Było dziesięć minut przed dziesiątą, gdy Michael przytulił się do łóżka obok Luke'a. 

– Kochanie – mruknął. Całe jego ciało okrywało Luke'a, siedział okrakiem na jego pasie, a jego głowa przyciśnięta była do nagiej klatki piersiowej jego chłopaka. – Po prostu mam zły dzień, przepraszam, że na ciebie krzyczałem i cię skrzywdziłem.

– Nie jestem zły.

– Tak, jesteś.

– Chcesz, żebym był, do cholery? – warknął Luke.

Michael przewrócił się na bok, zaskoczony nagłą zmianą tonu. Spojrzał na zamknięte oczy Luke'a, śledząc kształt jego twarzy. 

– Nie, nie chcę. Chciałem tylko porozmawiać.

– Więc mów.

– Ja... – przerwał, po czym szybko wyrzucił z siebie: – Chcę wprowadzić się z powrotem do rodziców.

– Zmieniłem zdanie, nic nie mów – Luke uśmiechnął się lekko.

– Mówię poważnie – Mike przyciągnął młodszego chłopaka bliżej, czując ciepło jego ciała. – Już sobie z tym nie radzę. Byłem głupi, wyjeżdżając tak daleko od nich. Kiedy mama zajmowała się Clemence w zeszłym tygodniu, wszystko było o wiele łatwiejsze. Mama nie ma nic przeciwko. Ty i tak wracasz do Talla-nasty.

– Czekaj, czekaj, zwolnij. – Luke usiadł prosto, przeczesując włosy dłonią i pocierając oczy. – Czy ty ze mną zrywasz?

– Nie! Nie, nie, nie. Po prostu potrzebuję, sam nie wiem, twojej opinii. Tak sądzę – Michael paplał i jąkał się, również siadając.

– Zwolnij, nie wyjedziesz z Nowego Jorku. To nie fair w stosunki do Clemence i do mnie.

– Nie mam wyboru, Lukey, jestem nieszczęśliwy. Jestem nieszczęśliwy na tak wiele sposobów. – Michael zgiął plecy, chowając twarz w dłoniach i zamykając zaszklone oczy.

– Mike, kochanie, przestań. Nie możesz po prostu się spakować i wyjechać.

– Moja umowa na mieszkanie kończy się za miesiąc. Rosie i ja wciąż nad wszystkim pracujemy, ale szczerze mówiąc ona nie ma nic przeciwko, dopóki będzie mogła spędzać wakacje z C – westchnął Michael.

– Proszę, nie – głos Luke'a się załamał. – Proszę, proszę, proszę. Kocham cię, nie rób tego, Mikey, nie rób tego.

Michael ponownie się wyprostował, przysuwając się bliżej swojego chłopaka i kojąco pocierając jego nogę. 

– Kocham cię na zabój, wiesz o tym.

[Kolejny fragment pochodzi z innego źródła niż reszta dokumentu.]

## /design/flow/design.v

```verilog
module bcd7seg(
  input  [3:0] b,
  output reg [7:0] seg
);
wire [7:0] segs [7:0];
assign segs[0] = 8'b11111101;
assign segs[1] = 8'b01100000;
assign segs[2] = 8'b11011010;
assign segs[3] = 8'b11110010;
assign segs[4] = 8'b01100110;
assign segs[5] = 8'b10110110;
assign segs[6] = 8'b10111110;
assign segs[7] = 8'b11100000;
wire en = b[3];
always@(b or en)
    if(en) begin
        casez(b[2:0])
            3'b000: 	seg = 8'b00000010;
            3'b001:	seg = 8'b10011111;
            3'b010:	seg = 8'b00100101;
            3'b011:	seg = 8'b00001101;
            3'b100:	seg = 8'b10011001;
            3'b101:	seg = 8'b01001001;
            3'b110:	seg = 8'b01000001;
            3'b111: 	seg = 8'b00011111;
                default: seg = 8'b00000011;
        endcase
    end
    else seg = 8'b00000010;
endmodule
module encode83 (
    input [8:0] sw,
    output reg [7:0] ledr,
    output reg [3:0]  pos,
    output [7:0] seg0);
    always@(sw)
        if(sw[8]) begin
            casez(sw[7:0])
             	8'b0000_0001: begin pos = 4'b1000; ledr = sw[7:0]; end 
             	8'b0000_001z: begin pos = 4'b1001; ledr = 8'b00000010; end
                8'b0000_01zz: begin pos = 4'b1010; ledr = 8'b00000100; end
              	8'b0000_1zzz: begin pos = 4'b1011; ledr = 8'b00001000; end
             	8'b0001_zzzz: begin pos = 4'b1100; ledr = 8'b00010000; end
             	8'b001z_zzzz: begin pos = 4'b1101; ledr = 8'b00100000; end
             	8'b01zz_zzzz: begin pos = 4'b1110; ledr = 8'b01000000; end
             	8'b1zzz_zzzz: begin pos = 4'b1111; ledr = 8'b10000000; end
                default: begin pos = 4'b1000;ledr = 8'b00000000; end
            endcase
        end
        else begin pos = 4'b1000 ; ledr = 8'b00000000; end
    bcd7seg seg(pos,seg0);
endmodule
```

## /design/flow/config.mk

```make
export PLATFORM = sky130hd
export DESIGN_NAME = encode83
export DESIGN_NICKNAME = encode83
export VERILOG_FILES = /design/flow/design.v
export SDC_FILE = /design/flow/constraint.sdc
export NUM_CORES = 4
export LEC_CHECK = 1
export CORE_AREA = 10 10 70 70
export DIE_AREA = 0 0 80 80
```

## /design/flow/constraint.sdc

```tcl
current_design encode83

set clk_period 2.8
set clk_io_pct 0.2

create_clock -name clk0 -period $clk_period

set non_clock_inputs [all_inputs -no_clocks]
set_input_delay [expr $clk_period * $clk_io_pct] -clock clk0 $non_clock_inputs
set_output_delay [expr $clk_period * $clk_io_pct] -clock clk0 [all_outputs]
```

## /design/flow/run.sh

```bash
#!/bin/bash
# OpenROAD 26Q1-2900-gdf79404cd8, Yosys 0.63+post, stock flow scripts
make -C /OpenROAD-flow-scripts/flow DESIGN_CONFIG=/design/flow/config.mk WORK_HOME=/design/flow/orfs finish
```

==> notes.md <==
fresh numbers from the pnr run: row cnt 21, hold slack final 1.47 ns, number of buffer cells added on primary ports 28, full die area 0.00640 mm2, fin. max-slew vios 0, HPWL Detailed 1390 um, Worst Hold Class in -> out, Storage cell area 0 um2, number of diodes added for antenna fixing 0, pin count of the biggest net entering global routing 12, worst-case vdd ir drop 0.0319 mV, unrepaired setup endpoints after global routing yes, CP Data Required Time 2.24 ns, Critical Path AT 2.51 ns, CP dominant cell by count sky130_fd_sc_hd__buf_6, placed cell count 135, count of distinct cell types in the synthesized netlist 29, status finished, violations left, number of instances in the synthesized netlist 46, vias per std cell 3.81, Die Span Y 80 um, stage-log warning count 38, layout overhead on the synthesized area 178%, share of the yosys chip area belonging to registers 0%, CP endpoint kind output pin, number of global-route vias before repair 559, cell with the largest stage delay on the worst path sky130_fd_sc_hd__or4_4, hold_buf cts 0, top-area cell type share of the netlist area 19.0%, total of clock buffers placed in the layout 0, Final Hold Fails 0, sort of element at the start of the critical path input port, classification of the worst setup path in -> out, mapped cell area 329 um2, sequential cell count 0, peak fanout along the critical path 2, grt ovf 0, failing checks setup timing, post-layout period usage of the worst path 110%, Layout Cells excl Fill 142, routed len/inst 12.1 um, overall via count from detail_route 541, first-pass GRT wire length 2830 um, origin of the worst min-delay path sw[8], filler instances 370, Antenna Violating Nets Remaining 0, Max stage delay on crit path 0.53 ns, Synth area leaders sky130_fd_sc_hd__ha_1 19%, sky130_fd_sc_hd__and2_1 7.6%, sky130_fd_sc_hd__nor2b_1 5.7%, antenna violations before repair 0, number of iterations in the first detailed-routing pass 3, Core Footprint 0.00342 mm2, # Cells Yosys 46, number of maximum-capacitance violations 0, Total Routed Length 1720 um, cell area reported after detailed placement 790 um2, fraction of layout cells with a size suffix above 1 56.3%, Placer Congestion 0.764, power density cells 136 mW/mm2, post-route minimum period 3.07 ns, I/O pin total 29, maximum clock frequency 326 MHz, syn_area_per_cell 7.15 um2, total of endpoints with negative setup slack in the final report 8, Floorplan Utilization 9.63%, biggest area consumer among synthesized cells sky130_fd_sc_hd__ha_1, residual DRC count 0, aggregate global-route resource usage 5.29%, crit path launch sw[7], count of synthesis-stage warnings from yosys 2, final worst slack -0.269 ns, sequence of cells on the critical path buf_6 > or4_4 > or4_4 > o2111a_1 > buf_6 > ha_4 > mux2_4 > buf_6, YS chip area 329 um2, static power due to leakage 0.393 nW, number of violations reported at the end of detailed-routing iteration 0 14, Final Cell Area 916 um2, die width 80 um
-- Yosys cell counts, drive strengths merged, types with 2 or more instances --
| cell type | n |
|---|---|
| nand2 | 2 |
| nor2 | 4 |
| and3 | 2 |
| buf | 2 |
| nor2b | 3 |
| and2 | 4 |
| inv | 2 |
| clkbuf | 2 |
| or4 | 2 |
| o21ai | 2 |
| ha | 5 |
-- per-stage QoR --
stage / setup TNS [ns] / total power [mW] / utilization [%] / setup WS [ns]
6_report: -1.22 / 0.124 / 26.8 / -0.269
3_5_place_dp: -7.47 / 0.103 / 23.1 / -0.859
3_3_place_gp: -7.45 / 0.103 / 23.1 / -0.836
5_1_grt: -1.75 / 0.137 / 26.8 / -0.305
2_1_floorplan: 0 / 0.0272 / - / 0.00231
4_1_cts: -1.18 / 0.120 / 26.2 / -0.255
-- worst paths after layout --
check	end	cells past startpoint
worst min-delay path	seg0[1]	3
worst max-delay path	seg0[7]	8
-- kinds of logic (layout without fill, tap and decap cells) --
family / Yosys count / after routing / share of synthesized area (%)
and+or+nand+nor: 23 / 23 / 44.5
muxes: 1 / 1 / 3.42
adders and majority gates: 5 / 5 / 19.0
other: 1 / 1 / 1.14
AOI/OAI and AO/OA: 10 / 10 / 23.6
buffers and inverters: 6 / 56 / 8.37
-- power breakdown --
part	internal (mW)	total (mW)	switching (mW)
Sequential	0	0	0
Combinational	0.0784	0.124	0.0457
Clock	0	0	0
-- final cells by class --
class	count	area, um2	share of cell area [%]
Multi-Input combinational cell	40	395	43.2
Timing Repair Buffer	54	455	49.7
Inverter	2	7.51	0.820
Tap cell	46	57.6	6.28
-- layout by cell type, fill, tap and decap left out, types with 2 or more instances in the layout --
cell / n
sky130_fd_sc_hd__buf_4: 22
sky130_fd_sc_hd__clkdlybuf4s50_1: 13
sky130_fd_sc_hd__buf_6: 9
sky130_fd_sc_hd__buf_2: 7
sky130_fd_sc_hd__ha_4: 4
sky130_fd_sc_hd__nor2b_1: 3
sky130_fd_sc_hd__and2_1: 3
sky130_fd_sc_hd__or4_4: 2
sky130_fd_sc_hd__inv_1: 2
sky130_fd_sc_hd__nor2_1: 2
sky130_fd_sc_hd__nand2_1: 2
-- layer usage --
metal	vias to the layer above	routed length (um)	global-route usage [%]	part of all wire (%)
li1	271	-	-	-
met1	256	713	6.59	41
met2	14	857	9.07	50
met3	0	151	1.82	8.8
met4	0	0	0	0
met5	-	0	0	0
-- critical path: cells and delay by family --
| family | cells | cell delay (ns) |
|---|---|---|
| AND-OR/OR-AND | 1 | 0.17 |
| AND/OR/NAND/NOR | 2 | 1.03 |
| multiplexers | 1 | 0.26 |
| buffers and inverters | 3 | 0.33 |
| adder cells (fa/ha/maj) | 1 | 0.15 |
-- repair_timing --
action	4_1_cts	5_1_grt
setup buffers	8	2
resized	70	5
setup endpoints to repair	15	15
pin swaps	11	2
Power is estimated from default activity; no workload was simulated.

Pewnego dnia się pobierzemy, okej? Będziemy mieć własną rodzinę, okej? Będziesz miał swój wzrok, a ja zaliczenie na studiach, okej? Ale teraz, tak właśnie musi być.

Luke płakał, jego oczy wylewały wodospady łez, a jego twarz stała się czerwona. 

– To nie fair! Nie masz prawa mnie tak zostawić! Obiecałeś! Obiecałeś tak wiele rzeczy i nie dotrzymujesz żadnej z nich! – krzyknął, odpychając Michaela i podciągając kolana do twarzy. – Jak długo to planowałeś?

– Odkąd byliśmy w domu moich rodziców – wyszeptał Mike.

Blondyn wytarł oczy wierzchem suchej dłoni. 

– Chcę iść do domu.

– Kochanie...

– Chcę iść do domu, teraz. Zabierz mnie do domu.

Michael miał okropny dzień. Bardzo, bardzo okropny dzień.